How or when did the church take on John 3:16 as it's key verse? We were just talking about this in this morning's Bible study. I cannot be sure at this point, though with the loose theology of Charles Finney in the early to mid-1800s, the door was more than opened to such an emphasis. I read somewhere that the Puritans were not of such an inclination. Rather, they saw their main verse to be Genesis 1:1, "In the beginning, God . . ." Indeed, this was Paul's gospel introduction with the Athenian philosophers in Acts 17. And in an increasingly secular society fraught with godlessness and biblical illiteracy, it behooves the church to reacquire such a biblical bearing. Otherwise the church will have lost it's foundational compass pointing true spiritual north. 

My early experience of fundamentalism / evangelicalism supports that "getting people saved" was the all-important purpose of the church's existence. It was drilled into us in the Christian schools which I attended. We used to hear said, and I've repeated (though long ago), "Now that you're saved, you could go to heaven today!" (And this is certainly true). Then in order to reinforce the assurance of their salvation (not altogether a bad thing, right?), we would add something like, "The only reason God left you on this earth was to witness to others and get them saved! Otherwise, He would just take you home." But I would suggest that that is NOT the only reason God left us here. It is not even the most important! Read this from A. W. Pink (d. 1952):
ONCE a man makes the conversion of sinners his prime design and all-consuming end and NOT THE GLORY OF GOD, he is exceedingly apt to adopt a wrong course. Instead of striving to preach the Truth in all its purity, he will tone it down so as to make it more palatable to the unregenerate. Impelled by a single force, moving in one fixed direction, his object is to make conversion easy; and therefore, favorite passages (like John 3:16) are dwelt upon incessantly, while others are ignored or pared away. It inevitably reacts upon his own theology; and various verses in the Word are shunned, if not repudiated. What place will he give in his thoughts to such declarations as, “Can the Ethiopian change his skin, or the leopard his spots?” (Jer. 13:23); “No man can come to Me, except the Father which hath sent Me draw Him” (John 6:44); “Ye have not chosen Me, but I have chosen you” (John 15:14)? 
He will be sorely tempted to modify the truth of God’s sovereign election, of Christ’s particular redemption, of the imperative necessity for the super-natural operations of the Holy Spirit. [Pink, A. W. (2005). The Arthur Pink anthology. Bellingham, WA.: Logos Research Systems, Inc.]

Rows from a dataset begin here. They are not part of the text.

### src/rtl/fixed_point_unit_seq.sv
// rtl/fixed_point_unit_seq.sv - handshaked iterative signed fixed-point unit (ADD/SUB/MUL/DIV/SQRT)
module fixed_point_unit_seq #(
    parameter int WIDTH    = 32,
    parameter int FBITS    = 10,
    parameter bit SATURATE = 1'b1
) (
    input  logic             clk,
    input  logic             reset,
    input  logic             start,
    input  logic [2:0]       operation,
    input  logic [WIDTH-1:0] operand_1,
    input  logic [WIDTH-1:0] operand_2,
    output logic             busy,
    output logic [WIDTH-1:0] result,
    output logic             ready,
    output logic             overflow,
    output logic             invalid
);
    // DW: width of the scaled dividend / radicand; SW: width of the square root
    localparam int DW = WIDTH + FBITS;
    localparam int SW = DW / 2;
    localparam int RW = SW + 2;
    localparam int CW = $clog2(DW + 1);

    localparam logic [CW-1:0] CNT_ONE    = CW'(1);
    localparam logic [CW-1:0] MUL_ITERS  = CW'(WIDTH);
    localparam logic [CW-1:0] MUL_LAST   = CW'(WIDTH - 1);
    localparam logic [CW-1:0] DIV_ITERS  = CW'(DW);
    localparam logic [CW-1:0] SQRT_ITERS = CW'(SW);

    localparam logic [WIDTH-1:0]   MAX_POS  = {1'b0, {(WIDTH-1){1'b1}}};
    localparam logic [WIDTH-1:0]   MAX_NEG  = {1'b1, {(WIDTH-1){1'b0}}};
    localparam logic [2*WIDTH-1:0] MUL_HALF = {{(2*WIDTH-1){1'b0}}, 1'b1} << (FBITS - 1);

    localparam logic [2:0] OP_ADD  = 3'd0;
    localparam logic [2:0] OP_SUB  = 3'd1;
    localparam logic [2:0] OP_MUL  = 3'd2;
    localparam logic [2:0] OP_DIV  = 3'd3;
    localparam logic [2:0] OP_SQRT = 3'd4;

    typedef enum logic [2:0] {
        S_IDLE,
        S_ADDSUB,
        S_MUL,
        S_DIV,
        S_SQRT,
        S_DONE
    } state_t;

    state_t r_state;
    state_t w_next_state;

    logic [2:0]         r_op;
    logic [WIDTH-1:0]   r_a;
    logic [WIDTH-1:0]   r_b;
    logic [CW-1:0]      r_cnt;

    logic [2*WIDTH-1:0] r_acc;
    logic [2*WIDTH-1:0] r_mcand;
    logic [WIDTH-1:0]   r_mplier;

    logic [DW-1:0]      r_div_num;
    logic [DW-1:0]      r_quo;
    logic [WIDTH-1:0]   r_div_d;
    logic [WIDTH-1:0]   r_div_rem;

    logic [DW-1:0]      r_sq_rad;
    logic [RW-1:0]      r_sq_rem;
    logic [SW-1:0]      r_root;

    logic [WIDTH-1:0]   r_result;
    logic               r_ovf;
    logic               r_inv;

    logic               w_accept;
    logic               w_iter_done;
    logic [WIDTH-1:0]   w_abs_a;
    logic [WIDTH-1:0]   w_abs_b;

    logic [WIDTH:0]     w_sum;
    logic               w_add_ovf;

    logic [2*WIDTH-1:0] w_mul_rnd;
    logic [WIDTH-FBITS:0] w_mul_hi;
    logic               w_mul_ovf;

    logic [WIDTH:0]     w_div_trial;
    logic [WIDTH:0]     w_div_diff;
    logic               w_div_ge;
    logic               w_div_neg;
    logic               w_div_zero;
    logic [WIDTH-1:0]   w_q_low;
    logic               w_div_ovf;
    logic [WIDTH-1:0]   w_div_wrap;

    logic [RW-1:0]      w_sq_cat;
    logic [RW-1:0]      w_sq_trial;
    logic [RW-1:0]      w_sq_diff;
    logic               w_sq_ge;

    logic               w_unused;

    // Clamp to the signed range when saturating, otherwise pass the wrapped value
    function automatic logic [WIDTH-1:0] f_clamp(input logic ovf, input logic neg,
                                                 input logic [WIDTH-1:0] wrapped);
        if (ovf && SATURATE) begin
            return neg ? MAX_NEG : MAX_POS;
        end
        return wrapped;
    endfunction

    assign busy     = (r_state != S_IDLE) && (r_state != S_DONE);
    assign ready    = (r_state == S_DONE);
    assign result   = r_result;
    assign overflow = r_ovf;
    assign invalid  = r_inv;

    assign w_accept = start && !busy;
    assign w_abs_a  = operand_1[WIDTH-1] ? -operand_1 : operand_1;
    assign w_abs_b  = operand_2[WIDTH-1] ? -operand_2 : operand_2;

    // ADD/SUB one bit wider than the operands so the carry into the sign is visible
    assign w_sum     = (r_op == OP_SUB) ? ({r_a[WIDTH-1], r_a} - {r_b[WIDTH-1], r_b})
                                        : ({r_a[WIDTH-1], r_a} + {r_b[WIDTH-1], r_b});
    assign w_add_ovf = w_sum[WIDTH] ^ w_sum[WIDTH-1];

    // MUL: round half-up, then everything above the taken field must be sign extension
    assign w_mul_rnd = r_acc + MUL_HALF;
    assign w_mul_hi  = w_mul_rnd[2*WIDTH-1:WIDTH+FBITS-1];
    assign w_mul_ovf = !((&w_mul_hi) || !(|w_mul_hi));

    // DIV: one restoring step per cycle on magnitudes
    assign w_div_trial = {r_div_rem, r_div_num[DW-1]};
    assign w_div_ge    = (w_div_trial >= {1'b0, r_div_d});
    assign w_div_diff  = w_div_trial - {1'b0, r_div_d};
    assign w_div_neg   = r_a[WIDTH-1] ^ r_b[WIDTH-1];
    assign w_div_zero  = ~|r_b;
    assign w_q_low     = r_quo[WIDTH-1:0];
    // a negative quotient may reach exactly 2^(WIDTH-1), a positive one may not
    assign w_div_ovf   = (|r_quo[DW-1:WIDTH]) ||
                         (w_div_neg ? (w_q_low[WIDTH-1] && (|w_q_low[WIDTH-2:0]))
                                    : w_q_low[WIDTH-1]);
    assign w_div_wrap  = w_div_neg ? -w_q_low : w_q_low;

    // SQRT: bring down the next bit pair and try subtracting (root<<2)|1
    assign w_sq_cat   = {r_sq_rem[RW-3:0], r_sq_rad[DW-1:DW-2]};
    assign w_sq_trial = {r_root, 2'b01};
    assign w_sq_ge    = (w_sq_cat >= w_sq_trial);
    assign w_sq_diff  = w_sq_cat - w_sq_trial;

    // Bits that are provably zero or discarded by design
    assign w_unused = ^{r_sq_rem[RW-1:RW-2], w_div_diff[WIDTH], w_mul_rnd[FBITS-1:0]};

    // State register
    always_ff @(posedge clk or negedge reset) begin
        if (!reset) begin
            r_state <= S_IDLE;
        end else begin
            r_state <= w_next_state;
        end
    end

    // Next-state: dispatch on accept, leave an iterative state once its count is reached
    always_comb begin
        w_next_state = r_state;
        w_iter_done  = 1'b0;
        case (r_state)
            S_IDLE, S_DONE: begin
                w_next_state = S_IDLE;
                if (start) begin
                    case (operation)
                        OP_MUL:  w_next_state = S_MUL;
                        OP_DIV:  w_next_state = S_DIV;
                        OP_SQRT: w_next_state = S_SQRT;
                        default: w_next_state = S_ADDSUB;
                    endcase
                end
            end
            S_ADDSUB: w_next_state = S_DONE;
            S_MUL: begin
                w_iter_done = (r_cnt == MUL_ITERS);
                if (w_iter_done) w_next_state = S_DONE;
            end
            S_DIV: begin
                w_iter_done = (r_cnt == DIV_ITERS);
                if (w_iter_done) w_next_state = S_DONE;
            end
            S_SQRT: begin
                w_iter_done = (r_cnt == SQRT_ITERS);
                if (w_iter_done) w_next_state = S_DONE;
            end
            default: w_next_state = S_IDLE;
        endcase
    end

    // Datapath: latch and seed iterators on accept, iterate, then commit result and flags
    always_ff @(posedge clk or negedge reset) begin
        if (!reset) begin
            r_op      <= 3'd0;
            r_a       <= '0;
            r_b       <= '0;
            r_cnt     <= '0;
            r_acc     <= '0;
            r_mcand   <= '0;
            r_mplier  <= '0;
            r_div_num <= '0;
            r_quo     <= '0;
            r_div_d   <= '0;
            r_div_rem <= '0;
            r_sq_rad  <= '0;
            r_sq_rem  <= '0;
            r_root    <= '0;
            r_result  <= '0;
            r_ovf     <= 1'b0;
            r_inv     <= 1'b0;
        end else if (w_accept) begin
            r_op      <= operation;
            r_a       <= operand_1;
            r_b       <= operand_2;
            r_cnt     <= '0;
            r_acc     <= '0;
            r_mcand   <= {{WIDTH{operand_1[WIDTH-1]}}, operand_1};
            r_mplier  <= operand_2;
            r_div_num <= {w_abs_a, {FBITS{1'b0}}};
            r_quo     <= '0;
            r_div_d   <= w_abs_b;
            r_div_rem <= '0;
            r_sq_rad  <= {operand_1, {FBITS{1'b0}}};
            r_sq_rem  <= '0;
            r_root    <= '0;
            r_ovf     <= 1'b0;
            r_inv     <= 1'b0;
        end else begin
            case (r_state)
                S_ADDSUB: begin
                    if (r_op == OP_ADD || r_op == OP_SUB) begin
                        r_result <= f_clamp(w_add_ovf, w_sum[WIDTH], w_sum[WIDTH-1:0]);
                        r_ovf    <= w_add_ovf;
                    end else begin
                        r_result <= '0;
                        r_inv    <= 1'b1;
                    end
                end
                S_MUL: begin
                    if (!w_iter_done) begin
                        // the multiplier MSB carries negative weight in two's complement
                        if (r_mplier[0]) begin
                            r_acc <= (r_cnt == MUL_LAST) ? (r_acc - r_mcand) : (r_acc + r_mcand);
                        end
                        r_mcand  <= {r_mcand[2*WIDTH-2:0], 1'b0};
                        r_mplier <= {1'b0, r_mplier[WIDTH-1:1]};
                        r_cnt    <= r_cnt + CNT_ONE;
                    end else begin
                        r_result <= f_clamp(w_mul_ovf, w_mul_rnd[2*WIDTH-1],
                                            w_mul_rnd[WIDTH+FBITS-1:FBITS]);
                        r_ovf    <= w_mul_ovf;
                    end
                end
                S_DIV: begin
                    if (!w_iter_done) begin
                        r_div_rem <= w_div_ge ? w_div_diff[WIDTH-1:0] : w_div_trial[WIDTH-1:0];
                        r_quo     <= {r_quo[DW-2:0], w_div_ge};
                        r_div_num <= {r_div_num[DW-2:0], 1'b0};
                        r_cnt     <= r_cnt + CNT_ONE;
                    end else if (w_div_zero) begin
                        r_result <= r_a[WIDTH-1] ? MAX_NEG : MAX_POS;
                        r_inv    <= 1'b1;
                    end else begin
                        r_result <= f_clamp(w_div_ovf, w_div_neg, w_div_wrap);
                        r_ovf    <= w_div_ovf;
                    end
                end
                S_SQRT: begin
                    if (!w_iter_done) begin
                        r_sq_rem <= w_sq_ge ? w_sq_diff : w_sq_cat;
                        r_root   <= {r_root[SW-2:0], w_sq_ge};
                        r_sq_rad <= {r_sq_rad[DW-3:0], 2'b00};
                        r_cnt    <= r_cnt + CNT_ONE;
                    end else if (r_a[WIDTH-1]) begin
                        r_result <= '0;
                        r_inv    <= 1'b1;
                    end else begin
                        r_result <= {{(WIDTH-SW){1'b0}}, r_root};
                    end
                end
                default: ;
            endcase
        end
    end
endmodule

### config.mk
export PLATFORM = sky130hd
export DESIGN_NAME = fixed_point_unit_seq
export DESIGN_NICKNAME = d
export VERILOG_FILES = /design/src/rtl/fixed_point_unit_seq.sv
export SDC_FILE = /design/constraint.sdc
export NUM_CORES = 2
export LEC_CHECK = 0
export ABC_AREA = 1
export BUFFER_PORTS_ARGS = -buffer_cell sky130_fd_sc_hd__buf_2
export CORE_MARGIN = 2
export CORE_UTILIZATION = 60
export CTS_BUF_LIST = sky130_fd_sc_hd__clkbuf_4 sky130_fd_sc_hd__clkbuf_8 sky130_fd_sc_hd__clkbuf_16
export DETAILED_ROUTE_END_ITERATION = 10
export PLACE_DENSITY = 0.78
export SYNTH_ARGS = -nofsm -noshare
export SYNTH_HDL_FRONTEND = slang
export SYNTH_SLANG_ARGS = --single-unit
### constraint.sdc
create_clock -name clk -period 5 [get_ports clk]
set_clock_uncertainty 0.05 [all_clocks]
set_input_delay 0.75 -clock clk [delete_from_list [all_inputs] [get_ports clk]]
set_output_delay 0.75 -clock clk [all_outputs]
set_load 0.01 [all_outputs]
==> run metrics <==
type of origin of the critical path flop; Fin. Hold Viols 0; worst setup path end r_acc[42]$_DFFE_PN0P_; row cnt 89; Avg Synthesized Cell Area 6.83 sq um; setup TNS 0 ns; most frequent cells in the layout nand2_1 (1253), inv_1 (644), nor2_1 (575); largest net degree at the start of global routing 145; CTS Root Cell clkbuf_16; PwrDens 757 nW/um^2; initial antenna violation count 5; routability cong. 1.11; sequential share of power 0.228; max cap viols 0; LEAKAGE 19.4 nW; total gr overflow 0; fin cells roughly 6100; gr usage total 0.404; period utilization 0.942; Setup crit end kind flop; Synth-to-Final Area Change 8.99%; Cells after Synth 5277; crit path kind reg2reg; CTS tree done; data required time of the worst path 5.45 ns; status finished clean; PortBufs 105; vias in the first global route 34840; Highest Signal Layer met5; Pins Over Slew Limit 0; combinational share of power 0.624; Initial Util 0.608; Placed Cells 6026; met3 WL 12400 um; Skew-Pair Late Insertion Delay 0.64 ns; Pint roughly 14 mW; final hold slack 0.0797 ns; post-synthesis sequential area ratio 0.334; Num Clock Sinks 481; DP Worst Slack about 0.33 ns; die extent in x 249 um; Setup WS post-layout approximately 0.3 ns; io pins 106; drt first pass iters 7; area of the core between 50000 and 60000 sq um; FF+latch count, synth 481; DR iter-0 viols 4350; Crit path arrival time 5.15 ns; layout cells sized above 1 0.0646; post-DP HPWL 98100 um; Routed WL per cell 20.8 um; Final setup viols 0; yosys synthesis warning count 0; residual DRC count 0; first-pass GRT wire length slightly below 200000 um; WL met2 56000 um; Worst-Margin Slew between 1 and 1.5 ns; nets@finish 5543; total nets after synthesis ~5500; DIE AREA 62000 sq um; Period minus WS final 4.71 ns; Die H roughly 250 um; fin area 39300 sq um; reg2reg start r_cnt[0]$_DFFE_PN0P_; number of distinct library cells after synthesis 56; remaining antenna violation count 0; routed vias 37209; Hold/Removal Path Class in2async; Post-Syn Area 36000 sq um; CTS buffer count 54; clock network power share 0.148; reg-to-reg endpoint r_acc[42]$_DFFE_PN0P_; Switch Pwr 16.0 mW; Power, Total 29.7 mW; Worst-path clk slew 0.06 ns; M1 WL 51900 um; fin util 0.663; crit path from r_cnt[0]$_DFFE_PN0P_; routed wire length 128000 um; FILL cells between 5000 and 6000; Slew HR 0.210; peak supply drop 518 uV; most common cell after layout, fill and taps aside nand2_1; worst reg2reg setup slack 0.29 ns; clk buf depth 3; Sw Ratio 0.538; worst r2r path cells 21; htree depth 2; Area after DPL 37200 sq um; Vias/cell 6.07; fmax 212 MHz; CP max FO 14
power groups by stage:
| stage | clock network, mW | registers, mW | logic [mW] |
|---|---|---|---|
| floorplan | 0 | 6.26 | 12.9 |
| global placement | 0 | 6.70 | 17.8 |
| detailed placement | 0 | 6.74 | 17.9 |
| CTS | 4.41 | 6.69 | 18.0 |
| global route | 4.57 | 6.87 | 20.4 |
| finish | 4.40 | 6.77 | 18.5 |
worst min-delay path by stage:
stage	endpoint	from	cells past startpoint
finish	r_quo[39]$_DFFE_PN0P_	reset	1
global route	r_quo[41]$_DFFE_PN0P_	reset	1
CTS	r_quo[39]$_DFFE_PN0P_	reset	1
detailed placement	r_a[7]$_DFFE_PN0P_	r_a[7]$_DFFE_PN0P_	2
global placement	r_a[13]$_DFFE_PN0P_	r_a[13]$_DFFE_PN0P_	2
floorplan	invalid$_DFFE_PN0P_	reset	0
synth_stat cells (all sizes together):
library cell	number	area, sq um
nand2	1264	4780
inv	657	2470
nor2	597	2320
dfrtp	481	12000
o21ai	424	2130
nand3	359	1810
a21oi	341	1710
xor2	176	1540
ha	160	2000
clkbuf	117	439
o22ai	95	594
nor3	77	400
xnor2	64	561
buf	63	338
nand4	60	375
a31oi	49	307
o211ai	46	345
nor4	37	231
a21o	25	188
o21bai	23	173
or2	23	144
a221oi	18	158
o311ai	16	140
o31ai	15	113
a211oi	13	97.6
o21a	13	97.6
o221ai	13	114
a21boi	9	67.6
nand3b	9	67.6
a22oi	8	60.1
and2	4	25.0
a41oi	3	26.3
clkinv	3	11.3
fa	3	60.1
a2bb2oi	2	17.5
and3	2	12.5
o2111ai	2	17.5
o221a	2	22.5
a311oi	1	8.76
a32o	1	10.0
nor3b	1	7.51
o41ai	1	8.76
sequential cells by signal (all words and copies together), names as in the netlist, 31 cells and up:
| name | cells |
|---|---|
| r_sq_rad | 32 |
| r_quo | 42 |
| r_a | 32 |
| r_acc | 64 |
| r_mcand | 64 |
| r_div_num | 32 |
| r_mplier | 32 |
| r_b | 32 |
| r_div_d | 31 |
| r_div_rem | 32 |
| result | 32 |
kinds of logic (layout without fill, tap and decap cells):
group | count (synthesis) | in the layout | synth area share
other | 0 | 4 | 0
AO/OA/AOI/OAI | 1120 | 1120 | 0.178
flip-flops | 481 | 481 | 0.334
XOR/XNOR | 240 | 240 | 0.0583
adder cells (fa/ha/maj) | 163 | 163 | 0.0572
AND/OR/NAND/NOR | 2433 | 2433 | 0.282
buffers and inverters | 840 | 919 | 0.0903
final cells by class:
cell class	count	area (sq um)	area share
multi-input cells	3956	20800	0.530
flip-flops and latches	481	12000	0.306
inverters	660	2480	0.0632
clock buffers	76	1590	0.0405
repair buffers	157	988	0.0252
well taps	773	967	0.0246
clock inverters	26	367	0.00934
diodes	4	10.0	0.000255
worst max-delay path: stages (launching register included):
cell and delay [ns]:
dfrtp_1 0.41, ha_1 0.20, inv_1 0.06, nor3_1 0.28
nand2_1 0.32, buf_4 0.29, nand2_1 0.07, o21ai_0 0.15
fa_1 0.43, inv_1 0.08, nand2_1 0.06, o21ai_1 0.26
a21boi_0 0.28, o21bai_1 0.28, a21oi_1 0.22, o21a_1 0.24
o21ai_0 0.43, nand2_1 0.15, nand2_1 0.09, nand2_1 0.05
nand3_1 0.07, nand2_1 0.07
routing by layer:
| metal | GRT usage | vias up |
|---|---|---|
| met1 | 0.549 | 17366 |
| met5 | 0 | - |
| met3 | 0.0632 | 376 |
| li1 | - | 17576 |
| met2 | 0.627 | 1889 |
| met4 | 0.205 | 2 |
timing repair:
item	CTS	global route
hold buffers	0	0
setup buffers	0	1
gates resized for setup	0	24
setup endpoints to repair	0	45
Note: power is estimated with default switching activity, not from simulation.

I can hear someone respond, "Well, of course, the glory of God is important. That goes without saying!" To which I would reply (along with John Piper) that we had best NOT assume God's glory to be the pivotal doctrine in the church. The Almighty God does not deserve nor appreciate being assumed! We cannot afford for such a doctrine to go without saying, far less without embracing. It is so central and vital that we must emaphasize and reemphasize this doctrine today more than ever! This doctrine is true north among Christian doctrines. Get it wrong and no matter how sincere, no matter how correct along other lines, such a miscalculation will inevitably lead to gross detours if we even make it at all to the right destination.